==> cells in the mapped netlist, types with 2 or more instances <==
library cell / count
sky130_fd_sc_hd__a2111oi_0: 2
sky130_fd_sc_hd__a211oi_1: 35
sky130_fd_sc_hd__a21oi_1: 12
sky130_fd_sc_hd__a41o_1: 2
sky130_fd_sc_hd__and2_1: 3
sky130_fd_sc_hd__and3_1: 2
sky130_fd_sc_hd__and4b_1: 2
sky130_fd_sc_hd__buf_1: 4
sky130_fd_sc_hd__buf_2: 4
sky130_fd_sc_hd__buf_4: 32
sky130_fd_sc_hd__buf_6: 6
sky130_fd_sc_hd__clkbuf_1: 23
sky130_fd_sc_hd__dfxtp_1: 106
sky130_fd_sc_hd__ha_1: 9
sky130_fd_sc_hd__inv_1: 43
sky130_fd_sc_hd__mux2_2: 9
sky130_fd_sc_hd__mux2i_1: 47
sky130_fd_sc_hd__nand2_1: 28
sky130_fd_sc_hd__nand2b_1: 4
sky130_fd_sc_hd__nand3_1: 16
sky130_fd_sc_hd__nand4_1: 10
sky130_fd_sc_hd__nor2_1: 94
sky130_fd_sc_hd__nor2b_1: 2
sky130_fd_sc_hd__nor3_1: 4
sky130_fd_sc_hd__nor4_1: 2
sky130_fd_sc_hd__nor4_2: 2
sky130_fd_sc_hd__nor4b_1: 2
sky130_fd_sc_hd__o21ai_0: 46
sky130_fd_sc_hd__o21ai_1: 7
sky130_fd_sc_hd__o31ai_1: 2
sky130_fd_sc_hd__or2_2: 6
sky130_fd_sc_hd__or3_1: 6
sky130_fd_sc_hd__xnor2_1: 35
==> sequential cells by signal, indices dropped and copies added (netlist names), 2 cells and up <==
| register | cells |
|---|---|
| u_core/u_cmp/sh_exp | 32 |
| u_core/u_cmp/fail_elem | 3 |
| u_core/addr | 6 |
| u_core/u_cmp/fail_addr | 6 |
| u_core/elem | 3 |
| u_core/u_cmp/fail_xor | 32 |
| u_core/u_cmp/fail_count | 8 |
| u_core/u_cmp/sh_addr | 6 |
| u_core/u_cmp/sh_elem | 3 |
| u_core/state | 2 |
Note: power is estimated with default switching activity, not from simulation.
$ cat src/rtl/egress_drain_arbiter.sv
// Round-robin drain of four switch egress ports into one framed byte stream.
// A 2-entry skid buffer with a bypass path hides the switch's 1-cycle read latency.
module egress_drain_arbiter #(
   parameter int DATA_W      = 8,
   parameter int TIMEOUT_CYC = 64
) (
   input  logic              clk,
   input  logic              reset,
   input  logic              ready_0,
   input  logic              ready_1,
   input  logic              ready_2,
   input  logic              ready_3,
   input  logic [DATA_W-1:0] port0,
   input  logic [DATA_W-1:0] port1,
   input  logic [DATA_W-1:0] port2,
   input  logic [DATA_W-1:0] port3,
   output logic              read_0,
   output logic              read_1,
   output logic              read_2,
   output logic              read_3,
   output logic [DATA_W-1:0] out_data,
   output logic              out_valid,
   input  logic              out_ready,
   output logic              out_sop,
   output logic              out_eop,
   output logic              out_err,
   output logic [1:0]        out_port,
   output logic              busy
);

   // state | meaning
   // IDLE  | no grant; round-robin search over ready ports
   // HDR   | reading bytes 0..2; length not yet known
   // BODY  | reading payload and FCS until every byte is issued
   // DONE  | last byte in flight; drain one cycle
   // ABORT | source stalled too long; push an error eop byte when space exists

   localparam int TW = $clog2(TIMEOUT_CYC + 1);
   localparam int EW = DATA_W + 5;

   typedef enum logic [2:0] {S_IDLE, S_HDR, S_BODY, S_DONE, S_ABORT} state_t;
   state_t state_q, state_d;

   logic [1:0]        ptr_q, gnt_q, arb_port, cand;
   logic              arb_hit;
   logic [3:0]        ready_v;
   logic              ready_g;
   logic [DATA_W-1:0] port_g;
   logic [8:0]        issued_q, rx_idx_q, total;
   logic [7:0]        len_q;
   logic              len_known_q, inflight_q;
   logic              owed, rd, rd_state, tmo_inc, tmo_hit, abort_push;
   logic [TW-1:0]     tmo_q;

   logic [EW-1:0]     mem_q [2];
   logic [EW-1:0]     src_ent, head;
   logic              rd_ptr_q, wr_ptr_q;
   logic [1:0]        count_q;
   logic              src_valid, src_sop, src_eop, src_err;
   logic [DATA_W-1:0] src_data;
   logic              buf_has, out_valid_i, pop, buf_pop, push;

   assign ready_v = {ready_3, ready_2, ready_1, ready_0};
   assign ready_g = ready_v[gnt_q];

   always_comb begin
      port_g = port0;
      case (gnt_q)
         2'd1:    port_g = port1;
         2'd2:    port_g = port2;
         2'd3:    port_g = port3;
         default: port_g = port0;
      endcase
   end

   always_comb begin
      arb_hit  = 1'b0;
      arb_port = ptr_q;
      cand     = ptr_q;
      for (int i = 1; i <= 4; i++) begin
         cand = ptr_q + 2'(i);
         if (!arb_hit && ready_v[cand]) begin
            arb_hit  = 1'b1;
            arb_port = cand;
         end
      end
   end

   // Until byte 2 lands the packet could be as short as 4 bytes, so cap at 3 reads.
   assign total    = {1'b0, len_q} + 9'd4;
   assign owed     = len_known_q ? (issued_q < total) : (issued_q < 9'd3);
   assign rd_state = (state_q == S_HDR) || (state_q == S_BODY);
   assign rd       = rd_state && ready_g && ((count_q + {1'b0, inflight_q}) < 2'd2) && owed;

   assign read_0 = rd && (gnt_q == 2'd0);
   assign read_1 = rd && (gnt_q == 2'd1);
   assign read_2 = rd && (gnt_q == 2'd2);
   assign read_3 = rd && (gnt_q == 2'd3);

   assign tmo_inc    = rd_state && !ready_g && owed;
   assign tmo_hit    = tmo_inc && (tmo_q == TW'(TIMEOUT_CYC - 1));
   assign abort_push = (state_q == S_ABORT) && !inflight_q && (count_q != 2'd2);

   assign src_valid = inflight_q || abort_push;
   assign src_sop   = (rx_idx_q == 9'd0);
   assign src_eop   = abort_push || (len_known_q && (rx_idx_q == total - 9'd1));
   assign src_err   = abort_push;
   assign src_data  = abort_push ? '0 : port_g;
   assign src_ent   = {gnt_q, src_err, src_eop, src_sop, src_data};

   // An arriving byte bypasses the buffer only when it is empty.
   assign buf_has     = (count_q != 2'd0);
   assign out_valid_i = buf_has || src_valid;
   assign head        = buf_has ? mem_q[rd_ptr_q] : src_ent;
   assign pop         = out_valid_i && out_ready;
   assign buf_pop     = pop && buf_has;
   assign push        = src_valid && !(pop && !buf_has);

   assign out_valid = out_valid_i;
   assign {out_port, out_err, out_eop, out_sop, out_data} = out_valid_i ? head : '0;
   assign busy = (state_q != S_IDLE);

   always_ff @(posedge clk or negedge reset) begin
      if (!reset) state_q <= S_IDLE;
      else        state_q <= state_d;
   end

   always_comb begin
      state_d = state_q;
      case (state_q)
         S_IDLE:  if (arb_hit) state_d = S_HDR;
         S_HDR: begin
            if (tmo_hit)                                state_d = S_ABORT;
            else if (inflight_q && rx_idx_q == 9'd2)    state_d = S_BODY;
         end
         S_BODY: begin
            if (tmo_hit)                                state_d = S_ABORT;
            else if (rd && (issued_q + 9'd1 == total))  state_d = S_DONE;
         end
         S_DONE:  state_d = S_IDLE;
         S_ABORT: if (abort_push) state_d = S_IDLE;
         default: state_d = S_IDLE;
      endcase
   end

   always_ff @(posedge clk or negedge reset) begin
      if (!reset) begin
         ptr_q       <= 2'd3;
         gnt_q       <= 2'd0;
         issued_q    <= '0;
         rx_idx_q    <= '0;
         len_q       <= '0;
         len_known_q <= 1'b0;
         inflight_q  <= 1'b0;
         tmo_q       <= '0;
      end else begin
         inflight_q <= rd;
         if (state_q == S_IDLE && arb_hit) begin
            gnt_q       <= arb_port;
            ptr_q       <= arb_port;
            issued_q    <= '0;
            rx_idx_q    <= '0;
            len_q       <= '0;
            len_known_q <= 1'b0;
            tmo_q       <= '0;
         end else begin
            if (rd) issued_q <= issued_q + 9'd1;
            if (inflight_q) begin
               rx_idx_q <= rx_idx_q + 9'd1;
               if (rx_idx_q == 9'd2) begin
                  len_q       <= port_g[7:0];
                  len_known_q <= 1'b1;
               end
            end
            if (rd)           tmo_q <= '0;
            else if (tmo_inc) tmo_q <= tmo_q + TW'(1);
         end
      end
   end

   always_ff @(posedge clk or negedge reset) begin
      if (!reset) begin
         mem_q[0] <= '0;
         mem_q[1] <= '0;
         rd_ptr_q <= 1'b0;
         wr_ptr_q <= 1'b0;
         count_q  <= 2'd0;
      end else begin
         if (push) begin
            mem_q[wr_ptr_q] <= src_ent;
            wr_ptr_q        <= ~wr_ptr_q;
         end
         if (buf_pop) rd_ptr_q <= ~rd_ptr_q;
         count_q <= count_q + {1'b0, push} - {1'b0, buf_pop};
      end
   end

endmodule
==> src/rtl/prefix_addsub16_pipe_pkg.sv <==
// Shared constants, stage payload types and the prefix carry operator
// for the pipelined 16-bit add/subtract unit.
package prefix_addsub16_pipe_pkg;

    localparam int   ADD_W  = 16;
    localparam logic OP_ADD = 1'b0;
    localparam logic OP_SUB = 1'b1;

    // Stage-1 payload: level-2 group (g,p), raw propagate bits and op (op doubles as cin).
    typedef struct packed {
        logic [ADD_W-1:0] g;
        logic [ADD_W-1:0] p;
        logic [ADD_W-1:0] pb;
        logic             op;
    } s1_t;

    typedef struct packed {
        logic [ADD_W-1:0] s;
        logic             c;
        logic             z;
        logic             v;
    } s2_t;

    // Prefix node: {gp, pp} = {g1 | p1&g0, p1&p0}.
    function automatic logic [1:0] carry_op(input logic g1, input logic p1,
                                            input logic g0, input logic p0);
        return {g1 | (p1 & g0), p1 & p0};
    endfunction

endpackage

==> src/rtl/prefix_addsub16_pipe_stage.sv <==
// Valid/ready register slice: captures data_i whenever a beat is accepted
// and holds it until the downstream side takes it.
module prefix_addsub16_pipe_stage #(
    parameter int W = 1
) (
    input  logic         clk_i,
    input  logic         rst_ni,
    input  logic         in_valid_i,
    output logic         in_ready_o,
    output logic         out_valid_o,
    input  logic         out_ready_i,
    input  logic [W-1:0] data_i,
    output logic [W-1:0] data_o
);

    logic         valid_q, valid_d;
    logic [W-1:0] data_q, data_d;
    logic         load;

    assign in_ready_o = ~valid_q | out_ready_i;
    assign load       = in_valid_i & in_ready_o;

    always_comb begin
        valid_d = load | (valid_q & ~out_ready_i);
        data_d  = load ? data_i : data_q;
    end

    always_ff @(posedge clk_i or negedge rst_ni) begin
        if (!rst_ni) begin
            valid_q <= 1'b0;
            data_q  <= '0;
        end else begin
            valid_q <= valid_d;
            data_q  <= data_d;
        end
    end

    assign out_valid_o = valid_q;
    assign data_o      = data_q;

endmodule

==> src/rtl/prefix_addsub16_pipe.sv <==
// Two-stage 16-bit add/subtract on a Han-Carlson style prefix network:
// levels 1-2 before the stage-1 register, levels 3-5 and sum/flags after it.
module prefix_addsub16_pipe
    import prefix_addsub16_pipe_pkg::*;
#(
    parameter int WIDTH = ADD_W
) (
    input  logic             clk,
    input  logic             rst_n,
    input  logic             in_valid,
    output logic             in_ready,
    input  logic [WIDTH-1:0] x1,
    input  logic [WIDTH-1:0] x2,
    input  logic             op,
    output logic             out_valid,
    input  logic             out_ready,
    output logic [WIDTH-1:0] s,
    output logic             cflag,
    output logic             zflag,
    output logic             vflag
);

    s1_t  s1_d, s1_q;
    s2_t  s2_d, s2_q;
    logic s1_valid, s2_ready;

    logic [ADD_W-1:0] be, pb, gb, g0;
    logic [ADD_W-1:0] gl1, pl1, gl2, pl2;
    logic [ADD_W-1:0] gl3, pl3, gl4, pl4, gl5;
    logic [ADD_W-1:0] sum;

    // Stage 0 -> 1: operand inversion, cin folded into bit 0, odd-position levels 1-2.
    always_comb begin
        be    = x2 ^ {ADD_W{op}};
        pb    = x1 ^ be;
        gb    = x1 & be;
        g0    = gb;
        g0[0] = gb[0] | (pb[0] & op);
        gl1   = g0;
        pl1   = pb;
        for (int i = 1; i < ADD_W; i += 2)
            {gl1[i], pl1[i]} = carry_op(g0[i], pb[i], g0[i-1], pb[i-1]);
        gl2 = gl1;
        pl2 = pl1;
        for (int i = 3; i < ADD_W; i += 2)
            {gl2[i], pl2[i]} = carry_op(gl1[i], pl1[i], gl1[i-2], pl1[i-2]);
        s1_d.g  = gl2;
        s1_d.p  = pl2;
        s1_d.pb = pb;
        s1_d.op = op;
    end

    prefix_addsub16_pipe_stage #(.W($bits(s1_t))) u_stage1 (
        .clk_i       (clk),
        .rst_ni      (rst_n),
        .in_valid_i  (in_valid),
        .in_ready_o  (in_ready),
        .out_valid_o (s1_valid),
        .out_ready_i (s2_ready),
        .data_i      (s1_d),
        .data_o      (s1_q)
    );

    // Stage 1 -> 2: odd levels 3-4, even fix-up level 5, sum XORs and flags.
    always_comb begin
        gl3 = s1_q.g;
        pl3 = s1_q.p;
        for (int i = 5; i < ADD_W; i += 2)
            {gl3[i], pl3[i]} = carry_op(s1_q.g[i], s1_q.p[i], s1_q.g[i-4], s1_q.p[i-4]);
        gl4 = gl3;
        pl4 = pl3;
        for (int i = 9; i < ADD_W; i += 2)
            {gl4[i], pl4[i]} = carry_op(gl3[i], pl3[i], gl3[i-8], pl3[i-8]);
        gl5 = gl4;
        for (int i = 2; i < ADD_W; i += 2)
            gl5[i] = carry_op(gl4[i], pl4[i], gl4[i-1], pl4[i-1])[1];
        sum    = '0;
        sum[0] = s1_q.pb[0] ^ s1_q.op;
        for (int i = 1; i < ADD_W; i++)
            sum[i] = s1_q.pb[i] ^ gl5[i-1];
        s2_d.s = sum;
        s2_d.c = gl4[ADD_W-1] ^ s1_q.op;
        s2_d.z = ~|sum;
        s2_d.v = gl5[ADD_W-2] ^ gl4[ADD_W-1];
    end

    prefix_addsub16_pipe_stage #(.W($bits(s2_t))) u_stage2 (
        .clk_i       (clk),
        .rst_ni      (rst_n),
        .in_valid_i  (s1_valid),
        .in_ready_o  (s2_ready),
        .out_valid_o (out_valid),
        .out_ready_i (out_ready),
        .data_i      (s2_d),
        .data_o      (s2_q)
    );

    assign s     = s2_q.s;
    assign cflag = s2_q.c;
    assign zflag = s2_q.z;
    assign vflag = s2_q.v;

endmodule
==> config.mk <==
export PLATFORM = sky130hd
export DESIGN_NAME = prefix_addsub16_pipe
export DESIGN_NICKNAME = d
export VERILOG_FILES = /design/src/rtl/prefix_addsub16_pipe_pkg.sv /design/src/rtl/prefix_addsub16_pipe_stage.sv /design/src/rtl/prefix_addsub16_pipe.sv
export SDC_FILE = /design/constraint.sdc
export NUM_CORES = 1
export LEC_CHECK = 0
export ABC_AREA = 1
export BUFFER_PORTS_ARGS = -buffer_cell sky130_fd_sc_hd__buf_2
export CAP_MARGIN = 20
export CELL_PAD_IN_SITES_DETAIL_PLACEMENT = 0
export CELL_PAD_IN_SITES_GLOBAL_PLACEMENT = 1
export CORE_MARGIN = 2
export CORE_UTILIZATION = 37
export DETAILED_ROUTE_END_ITERATION = 10
export GPL_ROUTABILITY_DRIVEN = 0
export GPL_TIMING_DRIVEN = 0
export MAX_ROUTING_LAYER = met4
export PLACE_DENSITY_LB_ADDON = 0.1
export RECOVER_POWER = 25
export SYNTH_ARGS = -nofsm -noshare
export SYNTH_HDL_FRONTEND = slang
export SYNTH_SLANG_ARGS = --single-unit
==> constraint.sdc <==
create_clock -name clk -period 1.6 [get_ports clk]
set_input_delay 0.24 -clock clk [delete_from_list [all_inputs] [get_ports clk]]
set_output_delay 0.24 -clock clk [all_outputs]
set_load 0.01 [all_outputs]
· · · · ·
The problem - Please copy each line of the material that has the string "netlist" somewhere in it.

Answer section -
==> cells in the mapped netlist, types with 2 or more instances <==
==> sequential cells by signal, indices dropped and copies added (netlist names), 2 cells and up <==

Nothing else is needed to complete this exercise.